§ **PROBLEM DESCRIPTION**:
Please transcribe every record below exactly as written.

§ **THE DATA**:
-*-*-

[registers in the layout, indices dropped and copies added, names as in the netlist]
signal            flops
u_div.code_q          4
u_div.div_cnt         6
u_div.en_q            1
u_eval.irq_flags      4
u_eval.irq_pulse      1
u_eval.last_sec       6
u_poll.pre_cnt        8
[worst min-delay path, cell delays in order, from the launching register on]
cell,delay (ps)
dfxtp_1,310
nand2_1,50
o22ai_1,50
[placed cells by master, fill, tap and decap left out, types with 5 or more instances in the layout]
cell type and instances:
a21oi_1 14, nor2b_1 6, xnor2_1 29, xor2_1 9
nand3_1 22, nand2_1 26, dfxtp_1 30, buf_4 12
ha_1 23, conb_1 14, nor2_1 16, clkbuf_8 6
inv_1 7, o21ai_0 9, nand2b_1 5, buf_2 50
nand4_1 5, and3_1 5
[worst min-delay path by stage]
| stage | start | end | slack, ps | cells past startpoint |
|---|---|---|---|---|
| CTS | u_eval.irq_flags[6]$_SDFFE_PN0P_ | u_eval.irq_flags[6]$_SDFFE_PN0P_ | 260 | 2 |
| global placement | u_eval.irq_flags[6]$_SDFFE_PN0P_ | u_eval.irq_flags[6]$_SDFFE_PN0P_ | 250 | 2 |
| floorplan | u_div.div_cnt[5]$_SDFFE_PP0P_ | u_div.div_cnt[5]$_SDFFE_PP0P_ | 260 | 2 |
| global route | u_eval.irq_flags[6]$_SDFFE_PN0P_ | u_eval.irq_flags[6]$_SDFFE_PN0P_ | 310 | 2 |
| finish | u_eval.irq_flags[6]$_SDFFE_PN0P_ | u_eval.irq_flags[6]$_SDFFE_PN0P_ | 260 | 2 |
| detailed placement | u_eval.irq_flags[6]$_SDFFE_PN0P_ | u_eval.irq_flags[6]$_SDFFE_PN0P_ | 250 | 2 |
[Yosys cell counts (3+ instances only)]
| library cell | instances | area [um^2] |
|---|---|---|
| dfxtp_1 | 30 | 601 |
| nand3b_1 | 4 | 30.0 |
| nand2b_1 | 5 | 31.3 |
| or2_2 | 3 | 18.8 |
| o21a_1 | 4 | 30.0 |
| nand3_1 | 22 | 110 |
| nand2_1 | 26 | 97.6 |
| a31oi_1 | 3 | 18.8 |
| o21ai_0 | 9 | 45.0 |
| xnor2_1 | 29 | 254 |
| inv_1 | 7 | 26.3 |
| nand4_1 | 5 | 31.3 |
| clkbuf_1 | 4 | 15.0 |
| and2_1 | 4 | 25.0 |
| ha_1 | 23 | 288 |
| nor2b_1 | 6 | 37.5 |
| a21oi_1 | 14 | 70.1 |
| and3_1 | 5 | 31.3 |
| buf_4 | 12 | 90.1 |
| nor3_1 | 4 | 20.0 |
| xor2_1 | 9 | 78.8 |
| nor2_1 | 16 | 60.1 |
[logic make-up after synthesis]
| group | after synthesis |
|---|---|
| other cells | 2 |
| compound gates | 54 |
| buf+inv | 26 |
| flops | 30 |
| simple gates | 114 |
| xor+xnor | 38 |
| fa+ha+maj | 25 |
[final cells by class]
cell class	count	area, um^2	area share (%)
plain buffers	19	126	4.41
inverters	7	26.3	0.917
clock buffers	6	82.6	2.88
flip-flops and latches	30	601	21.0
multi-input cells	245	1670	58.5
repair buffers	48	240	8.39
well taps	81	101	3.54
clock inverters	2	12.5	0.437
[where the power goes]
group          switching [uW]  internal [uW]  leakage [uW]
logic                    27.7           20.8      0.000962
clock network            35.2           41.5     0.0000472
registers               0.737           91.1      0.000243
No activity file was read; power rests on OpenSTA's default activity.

-*-*-

§ **WRITTEN RESPONSE**:
[registers in the layout, indices dropped and copies added, names as in the netlist]
signal            flops
u_div.code_q          4
u_div.div_cnt         6
u_div.en_q            1
u_eval.irq_flags      4
u_eval.irq_pulse      1
u_eval.last_sec       6
u_poll.pre_cnt        8
[worst min-delay path, cell delays in order, from the launching register on]
cell,delay (ps)
dfxtp_1,310
nand2_1,50
o22ai_1,50
[placed cells by master, fill, tap and decap left out, types with 5 or more instances in the layout]
cell type and instances:
a21oi_1 14, nor2b_1 6, xnor2_1 29, xor2_1 9
nand3_1 22, nand2_1 26, dfxtp_1 30, buf_4 12
ha_1 23, conb_1 14, nor2_1 16, clkbuf_8 6
inv_1 7, o21ai_0 9, nand2b_1 5, buf_2 50
nand4_1 5, and3_1 5
[worst min-delay path by stage]
| stage | start | end | slack, ps | cells past startpoint |
|---|---|---|---|---|
| CTS | u_eval.irq_flags[6]$_SDFFE_PN0P_ | u_eval.irq_flags[6]$_SDFFE_PN0P_ | 260 | 2 |
| global placement | u_eval.irq_flags[6]$_SDFFE_PN0P_ | u_eval.irq_flags[6]$_SDFFE_PN0P_ | 250 | 2 |
| floorplan | u_div.div_cnt[5]$_SDFFE_PP0P_ | u_div.div_cnt[5]$_SDFFE_PP0P_ | 260 | 2 |
| global route | u_eval.irq_flags[6]$_SDFFE_PN0P_ | u_eval.irq_flags[6]$_SDFFE_PN0P_ | 310 | 2 |
| finish | u_eval.irq_flags[6]$_SDFFE_PN0P_ | u_eval.irq_flags[6]$_SDFFE_PN0P_ | 260 | 2 |
| detailed placement | u_eval.irq_flags[6]$_SDFFE_PN0P_ | u_eval.irq_flags[6]$_SDFFE_PN0P_ | 250 | 2 |
[Yosys cell counts (3+ instances only)]
| library cell | instances | area [um^2] |
|---|---|---|
| dfxtp_1 | 30 | 601 |
| nand3b_1 | 4 | 30.0 |
| nand2b_1 | 5 | 31.3 |
| or2_2 | 3 | 18.8 |
| o21a_1 | 4 | 30.0 |
| nand3_1 | 22 | 110 |
| nand2_1 | 26 | 97.6 |
| a31oi_1 | 3 | 18.8 |
| o21ai_0 | 9 | 45.0 |
| xnor2_1 | 29 | 254 |
| inv_1 | 7 | 26.3 |
| nand4_1 | 5 | 31.3 |
| clkbuf_1 | 4 | 15.0 |
| and2_1 | 4 | 25.0 |
| ha_1 | 23 | 288 |
| nor2b_1 | 6 | 37.5 |
| a21oi_1 | 14 | 70.1 |
| and3_1 | 5 | 31.3 |
| buf_4 | 12 | 90.1 |
| nor3_1 | 4 | 20.0 |
| xor2_1 | 9 | 78.8 |
| nor2_1 | 16 | 60.1 |
[logic make-up after synthesis]
| group | after synthesis |
|---|---|
| other cells | 2 |
| compound gates | 54 |
| buf+inv | 26 |
| flops | 30 |
| simple gates | 114 |
| xor+xnor | 38 |
| fa+ha+maj | 25 |
[final cells by class]
cell class	count	area, um^2	area share (%)
plain buffers	19	126	4.41
inverters	7	26.3	0.917
clock buffers	6	82.6	2.88
flip-flops and latches	30	601	21.0
multi-input cells	245	1670	58.5
repair buffers	48	240	8.39
well taps	81	101	3.54
clock inverters	2	12.5	0.437
[where the power goes]
group          switching [uW]  internal [uW]  leakage [uW]
logic                    27.7           20.8      0.000962
clock network            35.2           41.5     0.0000472
registers               0.737           91.1      0.000243
No activity file was read; power rests on OpenSTA's default activity.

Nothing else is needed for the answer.